WHAT IS EXPECTED - Report all lines of the records that contain "datapath".
::::
--- config.mk ---
export PLATFORM = sky130hd
export DESIGN_NAME = spi_io_frame_exchange_flat
export DESIGN_NICKNAME = d
export VERILOG_FILES = /design/src/rtl/spi_ife_pkg.sv /design/src/rtl/spi_ife_in_if.sv /design/src/rtl/spi_ife_out_if.sv /design/src/rtl/spi_io_frame_exchange.sv /design/src/rtl/spi_ife_ctrl.sv /design/src/rtl/spi_ife_dpath.sv /design/src/rtl/spi_ife_oreg.sv /design/src/flat_wrapper.sv
export SDC_FILE = /design/constraint.sdc
export NUM_CORES = 1
export LEC_CHECK = 0
export BUFFER_PORTS_ARGS = -buffer_cell sky130_fd_sc_hd__buf_2
export CAP_MARGIN = 20
export CORE_ASPECT_RATIO = 1.5
export CORE_MARGIN = 2
export CORE_UTILIZATION = 50
export CTS_CLUSTER_DIAMETER = 40
export DETAILED_ROUTE_END_ITERATION = 6
export PLACE_DENSITY_LB_ADDON = 0.1
export SETUP_SLACK_MARGIN = 0.3
export SYNTH_ARGS = -nofsm -noshare
export SYNTH_HDL_FRONTEND = slang
export SYNTH_SLANG_ARGS = --single-unit
--- constraint.sdc ---
create_clock -name i_clk -period 6.1 [get_ports i_clk]
set_input_delay 1.525 -clock i_clk [delete_from_list [all_inputs] [get_ports i_clk]]
set_output_delay 1.525 -clock i_clk [all_outputs]
set_load 0.005 [all_outputs]
--- src/rtl/spi_ife_pkg.sv ---
`default_nettype none
// ----------------------------------------------------------------------------
// spi_ife_pkg
// Shared types and constants of the SPI I/O frame exchange master.
// ----------------------------------------------------------------------------
package spi_ife_pkg;

    // Byte position within a frame of up to sixteen bytes.
    localparam int unsigned FIDX_W = 4;
    // Byte counter: counts one past the last byte of the longest frame.
    localparam int unsigned BIDX_W = 5;

    localparam logic [7:0]  TX_MARKER       = 8'h55;
    localparam logic [7:0]  RX_MARKER       = 8'hAA;
    localparam logic [15:0] LINK_TIMEOUT_RST = 16'd100;

    // Commands from the sequencer to the datapath for one tick.
    typedef struct packed {
        logic              build;     // latch the transmit frame contents
        logic              send;      // start a byte on the link this tick
        logic [FIDX_W-1:0] tx_idx;    // transmit frame position to send
        logic              store_rx;  // take the received byte
        logic [FIDX_W-1:0] rx_idx;    // receive frame position of that byte
        logic              check;     // judge the received frame
        logic              select;    // chip select after this tick
    } t_cmd;

    // One result item.
    typedef struct packed {
        logic        send_strobe;
        logic [7:0]  send_byte;
        logic        select_active;
        logic        frame_checked;
        logic        connected;
        logic [7:0]  in_bits_high_volt;
        logic [7:0]  in_bits_low_volt;
        logic [15:0] error_count;
    } t_result;

endpackage
`default_nettype wire

--- src/rtl/spi_ife_in_if.sv ---
`default_nettype none
// ----------------------------------------------------------------------------
// spi_ife_in_if
// Request channel of the frame exchange master: one tick of link status.
// ----------------------------------------------------------------------------
interface spi_ife_in_if;
    logic       valid;
    logic       ready;
    logic       link_ready;
    logic [7:0] received_byte;
    logic [7:0] out_bits_a;
    logic [7:0] out_bits_b;

    modport source (
        output valid, link_ready, received_byte, out_bits_a, out_bits_b,
        input  ready
    );
    modport sink (
        input  valid, link_ready, received_byte, out_bits_a, out_bits_b,
        output ready
    );
endinterface
`default_nettype wire

--- src/rtl/spi_ife_out_if.sv ---
`default_nettype none
// ----------------------------------------------------------------------------
// spi_ife_out_if
// Result channel of the frame exchange master: one result per request.
// ----------------------------------------------------------------------------
interface spi_ife_out_if;
    logic        valid;
    logic        ready;
    logic        send_strobe;
    logic [7:0]  send_byte;
    logic        select_active;
    logic        frame_checked;
    logic        connected;
    logic [7:0]  in_bits_high_volt;
    logic [7:0]  in_bits_low_volt;
    logic [15:0] error_count;

    modport source (
        output valid, send_strobe, send_byte, select_active, frame_checked,
               connected, in_bits_high_volt, in_bits_low_volt, error_count,
        input  ready
    );
    modport sink (
        input  valid, send_strobe, send_byte, select_active, frame_checked,
               connected, in_bits_high_volt, in_bits_low_volt, error_count,
        output ready
    );
endinterface
`default_nettype wire

--- src/rtl/spi_io_frame_exchange.sv ---
`default_nettype none
// ----------------------------------------------------------------------------
// spi_io_frame_exchange
// SPI master that trades fixed frames with an I/O board, one step per request.
// ----------------------------------------------------------------------------
// Each request on i_in is one tick of the firmware loop: the link status of
// the byte exchange that just finished and the two output bytes to send. The
// block answers every request with exactly one result on o_out: whether to
// start a byte and which, the chip select level, whether a frame was judged
// this tick, the connection flag, the latched input bytes and the error count.
// A request's result is visible on o_out in the cycle after it is accepted, so
// while the receiver takes each result one request per cycle is sustained; the
// single output register sets that figure. While the receiver stalls, the
// held result stays in the output register and the next request is still
// taken in the cycle the held result leaves. The link timeout register is
// written through i_cfg_we and i_cfg_wdata and resets to 100 ticks. Reset
// returns the sequencer to the frame build phase, clears the link timer,
// connection flag, latched inputs and error count, and empties the output.
// ----------------------------------------------------------------------------
module spi_io_frame_exchange #(
    parameter int unsigned FRAME_BYTES = 6
) (
    input  wire          i_clk,
    input  wire          i_rst_n,
    spi_ife_in_if.sink   i_in,
    spi_ife_out_if.source o_out,
    input  wire          i_cfg_we,
    input  wire  [15:0]  i_cfg_wdata
);
    import spi_ife_pkg::*;

    t_cmd        cmd;
    t_result     result_next;
    t_result     result_q;
    logic        step;
    logic        oreg_free;
    logic        oreg_valid;
    logic [7:0]  send_byte;
    logic        link_next;
    logic [7:0]  high_next;
    logic [7:0]  low_next;
    logic [15:0] errors_next;

    // A request is taken whenever the output register can take its result.
    assign i_in.ready = oreg_free;
    assign step       = i_in.valid && oreg_free;

    // The sequencer decides what this tick does to the frame.
    spi_ife_ctrl #(
        .FRAME_BYTES (FRAME_BYTES)
    ) u_ctrl (
        .i_clk        (i_clk),
        .i_rst_n      (i_rst_n),
        .i_step       (step),
        .i_link_ready (i_in.link_ready),
        .o_cmd        (cmd)
    );

    // The datapath keeps the frames, checksums, timer and counters.
    spi_ife_dpath #(
        .FRAME_BYTES (FRAME_BYTES)
    ) u_dpath (
        .i_clk           (i_clk),
        .i_rst_n         (i_rst_n),
        .i_step          (step),
        .i_cmd           (cmd),
        .i_received_byte (i_in.received_byte),
        .i_out_bits_a    (i_in.out_bits_a),
        .i_out_bits_b    (i_in.out_bits_b),
        .i_cfg_we        (i_cfg_we),
        .i_cfg_wdata     (i_cfg_wdata),
        .o_send_byte     (send_byte),
        .o_link_next     (link_next),
        .o_high_next     (high_next),
        .o_low_next      (low_next),
        .o_errors_next   (errors_next)
    );

    always_comb begin
        result_next.send_strobe       = cmd.send;
        result_next.send_byte         = send_byte;
        result_next.select_active     = cmd.select;
        result_next.frame_checked     = cmd.check;
        result_next.connected         = link_next;
        result_next.in_bits_high_volt = high_next;
        result_next.in_bits_low_volt  = low_next;
        result_next.error_count       = errors_next;
    end

    spi_ife_oreg u_oreg (
        .i_clk    (i_clk),
        .i_rst_n  (i_rst_n),
        .i_load   (step),
        .i_result (result_next),
        .i_take   (o_out.ready),
        .o_valid  (oreg_valid),
        .o_free   (oreg_free),
        .o_result (result_q)
    );

    assign o_out.valid             = oreg_valid;
    assign o_out.send_strobe       = result_q.send_strobe;
    assign o_out.send_byte         = result_q.send_byte;
    assign o_out.select_active     = result_q.select_active;
    assign o_out.frame_checked     = result_q.frame_checked;
    assign o_out.connected         = result_q.connected;
    assign o_out.in_bits_high_volt = result_q.in_bits_high_volt;
    assign o_out.in_bits_low_volt  = result_q.in_bits_low_volt;
    assign o_out.error_count       = result_q.error_count;

endmodule
`default_nettype wire

--- src/rtl/spi_ife_ctrl.sv ---
`default_nettype none
// ----------------------------------------------------------------------------
// spi_ife_ctrl
// Frame sequencer: build, transfer, idle and check phases with byte counter.
// ----------------------------------------------------------------------------
module spi_ife_ctrl #(
    parameter int unsigned FRAME_BYTES = 6
) (
    input  wire                  i_clk,
    input  wire                  i_rst_n,
    input  wire                  i_step,
    input  wire                  i_link_ready,
    output spi_ife_pkg::t_cmd    o_cmd
);
    import spi_ife_pkg::*;

    localparam logic [1:0] PH_BUILD = 2'd0;
    localparam logic [1:0] PH_XFER  = 2'd1;
    localparam logic [1:0] PH_IDLE  = 2'd2;
    localparam logic [1:0] PH_CHECK = 2'd3;

    localparam logic [BIDX_W-1:0] LP_FB = BIDX_W'(FRAME_BYTES);

    logic [1:0]        r_phase, n_phase;
    logic [BIDX_W-1:0] r_bi, n_bi;
    logic [BIDX_W-1:0] bi_m1;

    assign bi_m1 = r_bi - BIDX_W'(1);

    always_comb begin
        n_phase = r_phase;
        n_bi    = r_bi;
        o_cmd   = '0;
        case (r_phase)
            PH_BUILD: begin
                o_cmd.build = 1'b1;
                n_phase     = PH_XFER;
                n_bi        = '0;
            end
            PH_XFER: begin
                if (r_bi == '0) begin
                    // The first byte goes out without waiting for the link.
                    n_bi         = BIDX_W'(1);
                    o_cmd.send   = 1'b1;
                    o_cmd.tx_idx = '0;
                end else if (i_link_ready) begin
                    o_cmd.store_rx = 1'b1;
                    o_cmd.rx_idx   = bi_m1[FIDX_W-1:0];
                    n_bi           = r_bi + BIDX_W'(1);
                    if (n_bi > LP_FB) begin
                        n_phase = PH_IDLE;
                    end else begin
                        o_cmd.send   = 1'b1;
                        o_cmd.tx_idx = r_bi[FIDX_W-1:0];
                    end
                end
            end
            PH_IDLE: begin
                n_phase = PH_CHECK;
            end
            PH_CHECK: begin
                o_cmd.check = 1'b1;
                n_phase     = PH_BUILD;
            end
            default: begin
                n_phase = PH_BUILD;
            end
        endcase
        o_cmd.select = (n_phase != PH_BUILD);
    end

    always_ff @(posedge i_clk) begin
        if (!i_rst_n) begin
            r_phase <= PH_BUILD;
            r_bi    <= '0;
        end else if (i_step) begin
            r_phase <= n_phase;
            r_bi    <= n_bi;
        end
    end

endmodule
`default_nettype wire

--- src/rtl/spi_ife_dpath.sv ---
`default_nettype none
// ----------------------------------------------------------------------------
// spi_ife_dpath
// Frame datapath: transmit frame, receive checksum, link timer and counters.
// ----------------------------------------------------------------------------
module spi_ife_dpath #(
    parameter int unsigned FRAME_BYTES = 6
) (
    input  wire                  i_clk,
    input  wire                  i_rst_n,
    input  wire                  i_step,
    input  spi_ife_pkg::t_cmd    i_cmd,
    input  wire  [7:0]           i_received_byte,
    input  wire  [7:0]           i_out_bits_a,
    input  wire  [7:0]           i_out_bits_b,
    input  wire                  i_cfg_we,
    input  wire  [15:0]          i_cfg_wdata,
    output logic [7:0]           o_send_byte,
    output logic                 o_link_next,
    output logic [7:0]           o_high_next,
    output logic [7:0]           o_low_next,
    output logic [15:0]          o_errors_next
);
    import spi_ife_pkg::*;

    localparam logic [FIDX_W-1:0] LP_CK_LO = FIDX_W'(FRAME_BYTES - 2);
    localparam logic [FIDX_W-1:0] LP_CK_HI = FIDX_W'(FRAME_BYTES - 1);

    logic [15:0] r_timeout_cfg;

    // Transmit frame: only the two data bytes and the checksum vary.
    logic [7:0]  r_tx_a, r_tx_b;
    logic [15:0] r_tx_ck;

    // Receive frame: the bytes the check needs plus a running sum.
    logic [7:0]  r_rx_1, r_rx_2, r_rx_3, r_rx_lo, r_rx_hi;
    logic [15:0] r_rx_sum;

    logic [15:0] r_timer, n_timer;
    logic        r_link, n_link;
    logic [7:0]  r_high, n_high, r_low, n_low;
    logic [15:0] r_errors, n_errors;
    logic [7:0]  tx_sel;
    logic        frame_good;

    always_comb begin
        if (i_cmd.tx_idx == '0) begin
            tx_sel = TX_MARKER;
        end else if (i_cmd.tx_idx == FIDX_W'(1)) begin
            tx_sel = r_tx_a;
        end else if (i_cmd.tx_idx == FIDX_W'(2)) begin
            tx_sel = r_tx_b;
        end else if (i_cmd.tx_idx == LP_CK_LO) begin
            tx_sel = r_tx_ck[7:0];
        end else if (i_cmd.tx_idx == LP_CK_HI) begin
            tx_sel = r_tx_ck[15:8];
        end else begin
            tx_sel = 8'h00;
        end
    end

    assign o_send_byte = i_cmd.send ? tx_sel : 8'h00;

    assign frame_good = (r_rx_1 == RX_MARKER) && ({r_rx_hi, r_rx_lo} == ~r_rx_sum);

    always_comb begin
        n_timer  = r_timer;
        n_link   = r_link;
        n_high   = r_high;
        n_low    = r_low;
        n_errors = r_errors;
        if (i_cmd.check) begin
            if (frame_good) begin
                n_high  = r_rx_2;
                n_low   = r_rx_3;
                n_timer = '0;
                n_link  = 1'b1;
            end else begin
                n_errors = r_errors + 16'd1;
            end
        end
        if (n_timer < r_timeout_cfg) begin
            n_timer = n_timer + 16'd1;
        end else begin
            n_link = 1'b0;
        end
    end

    assign o_link_next   = n_link;
    assign o_high_next   = n_high;
    assign o_low_next    = n_low;
    assign o_errors_next = n_errors;

    always_ff @(posedge i_clk) begin
        if (!i_rst_n) begin
            r_timeout_cfg <= LINK_TIMEOUT_RST;
            r_timer       <= '0;
            r_link        <= 1'b0;
            r_high        <= '0;
            r_low         <= '0;
            r_errors      <= '0;
        end else begin
            if (i_cfg_we) begin
                r_timeout_cfg <= i_cfg_wdata;
            end
            if (i_step) begin
                r_timer  <= n_timer;
                r_link   <= n_link;
                r_high   <= n_high;
                r_low    <= n_low;
                r_errors <= n_errors;
            end
        end
    end

    always_ff @(posedge i_clk) begin
        if (i_step && i_cmd.build) begin
            r_tx_a   <= i_out_bits_a;
            r_tx_b   <= i_out_bits_b;
            r_tx_ck  <= ~(16'(TX_MARKER) + 16'(i_out_bits_a) + 16'(i_out_bits_b));
            r_rx_sum <= '0;
        end
        if (i_step && i_cmd.store_rx) begin
            if (i_cmd.rx_idx < LP_CK_LO) begin
                r_rx_sum <= r_rx_sum + 16'(i_received_byte);
            end
            if (i_cmd.rx_idx == FIDX_W'(1)) begin
                r_rx_1 <= i_received_byte;
            end
            if (i_cmd.rx_idx == FIDX_W'(2)) begin
                r_rx_2 <= i_received_byte;
            end
            if (i_cmd.rx_idx == FIDX_W'(3)) begin
                r_rx_3 <= i_received_byte;
            end
            if (i_cmd.rx_idx == LP_CK_LO) begin
                r_rx_lo <= i_received_byte;
            end
            if (i_cmd.rx_idx == LP_CK_HI) begin
                r_rx_hi <= i_received_byte;
            end
        end
    end

endmodule
`default_nettype wire

--- src/rtl/spi_ife_oreg.sv ---
`default_nettype none
// ----------------------------------------------------------------------------
// spi_ife_oreg
// Output register: holds one result until the receiver takes it.
// ----------------------------------------------------------------------------
module spi_ife_oreg (
    input  wire                  i_clk,
    input  wire                  i_rst_n,
    input  wire                  i_load,
    input  spi_ife_pkg::t_result i_result,
    input  wire                  i_take,
    output logic                 o_valid,
    output logic                 o_free,
    output spi_ife_pkg::t_result o_result
);
    import spi_ife_pkg::*;

    logic    r_valid;
    t_result r_result;

    assign o_valid  = r_valid;
    assign o_free   = !r_valid || i_take;
    assign o_result = r_result;

    always_ff @(posedge i_clk) begin
        if (!i_rst_n) begin
            r_valid <= 1'b0;
        end else if (i_load) begin
            r_valid <= 1'b1;
        end else if (i_take) begin
            r_valid <= 1'b0;
        end
    end

    always_ff @(posedge i_clk) begin
        if (i_load) begin
            r_result <= i_result;
        end
    end

endmodule
`default_nettype wire

--- src/flat_wrapper.sv ---
// flat-port wrapper written by rule: the top's interface ports become plain ports
module spi_io_frame_exchange_flat import spi_ife_pkg::*;
#(
    parameter int unsigned FRAME_BYTES = 6
)
  (i_clk, i_rst_n, i_cfg_we, i_cfg_wdata, i_in_valid, i_in_link_ready, i_in_received_byte, i_in_out_bits_a, i_in_out_bits_b, i_in_ready, o_out_valid, o_out_send_strobe, o_out_send_byte, o_out_select_active, o_out_frame_checked, o_out_connected, o_out_in_bits_high_volt, o_out_in_bits_low_volt, o_out_error_count, o_out_ready);
  spi_ife_in_if i_in_i ();
  spi_ife_out_if o_out_i ();
  input  wire i_clk;
  input  wire i_rst_n;
  input  wire i_cfg_we;
  input  wire  [15:0] i_cfg_wdata;
  input wire logic [$bits(i_in_i.valid)-1:0] i_in_valid;
  input wire logic [$bits(i_in_i.link_ready)-1:0] i_in_link_ready;
  input wire logic [$bits(i_in_i.received_byte)-1:0] i_in_received_byte;
  input wire logic [$bits(i_in_i.out_bits_a)-1:0] i_in_out_bits_a;
  input wire logic [$bits(i_in_i.out_bits_b)-1:0] i_in_out_bits_b;
  output wire logic [$bits(i_in_i.ready)-1:0] i_in_ready;
  output wire logic [$bits(o_out_i.valid)-1:0] o_out_valid;
  output wire logic [$bits(o_out_i.send_strobe)-1:0] o_out_send_strobe;
  output wire logic [$bits(o_out_i.send_byte)-1:0] o_out_send_byte;
  output wire logic [$bits(o_out_i.select_active)-1:0] o_out_select_active;
  output wire logic [$bits(o_out_i.frame_checked)-1:0] o_out_frame_checked;
  output wire logic [$bits(o_out_i.connected)-1:0] o_out_connected;
  output wire logic [$bits(o_out_i.in_bits_high_volt)-1:0] o_out_in_bits_high_volt;
  output wire logic [$bits(o_out_i.in_bits_low_volt)-1:0] o_out_in_bits_low_volt;
  output wire logic [$bits(o_out_i.error_count)-1:0] o_out_error_count;
  input wire logic [$bits(o_out_i.ready)-1:0] o_out_ready;
  assign i_in_i.valid = i_in_valid;
  assign i_in_i.link_ready = i_in_link_ready;
  assign i_in_i.received_byte = i_in_received_byte;
  assign i_in_i.out_bits_a = i_in_out_bits_a;
  assign i_in_i.out_bits_b = i_in_out_bits_b;
  assign i_in_ready = i_in_i.ready;
  assign o_out_valid = o_out_i.valid;
  assign o_out_send_strobe = o_out_i.send_strobe;
  assign o_out_send_byte = o_out_i.send_byte;
  assign o_out_select_active = o_out_i.select_active;
  assign o_out_frame_checked = o_out_i.frame_checked;
  assign o_out_connected = o_out_i.connected;
  assign o_out_in_bits_high_volt = o_out_i.in_bits_high_volt;
  assign o_out_in_bits_low_volt = o_out_i.in_bits_low_volt;
  assign o_out_error_count = o_out_i.error_count;
  assign o_out_i.ready = o_out_ready;
  spi_io_frame_exchange #(.FRAME_BYTES(FRAME_BYTES)) u_core (.i_clk(i_clk), .i_rst_n(i_rst_n), .i_in(i_in_i), .o_out(o_out_i), .i_cfg_we(i_cfg_we), .i_cfg_wdata(i_cfg_wdata));
endmodule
::::
YOUR SOLUTION -
    // Commands from the sequencer to the datapath for one tick.
    // The datapath keeps the frames, checksums, timer and counters.
// Frame datapath: transmit frame, receive checksum, link timer and counters.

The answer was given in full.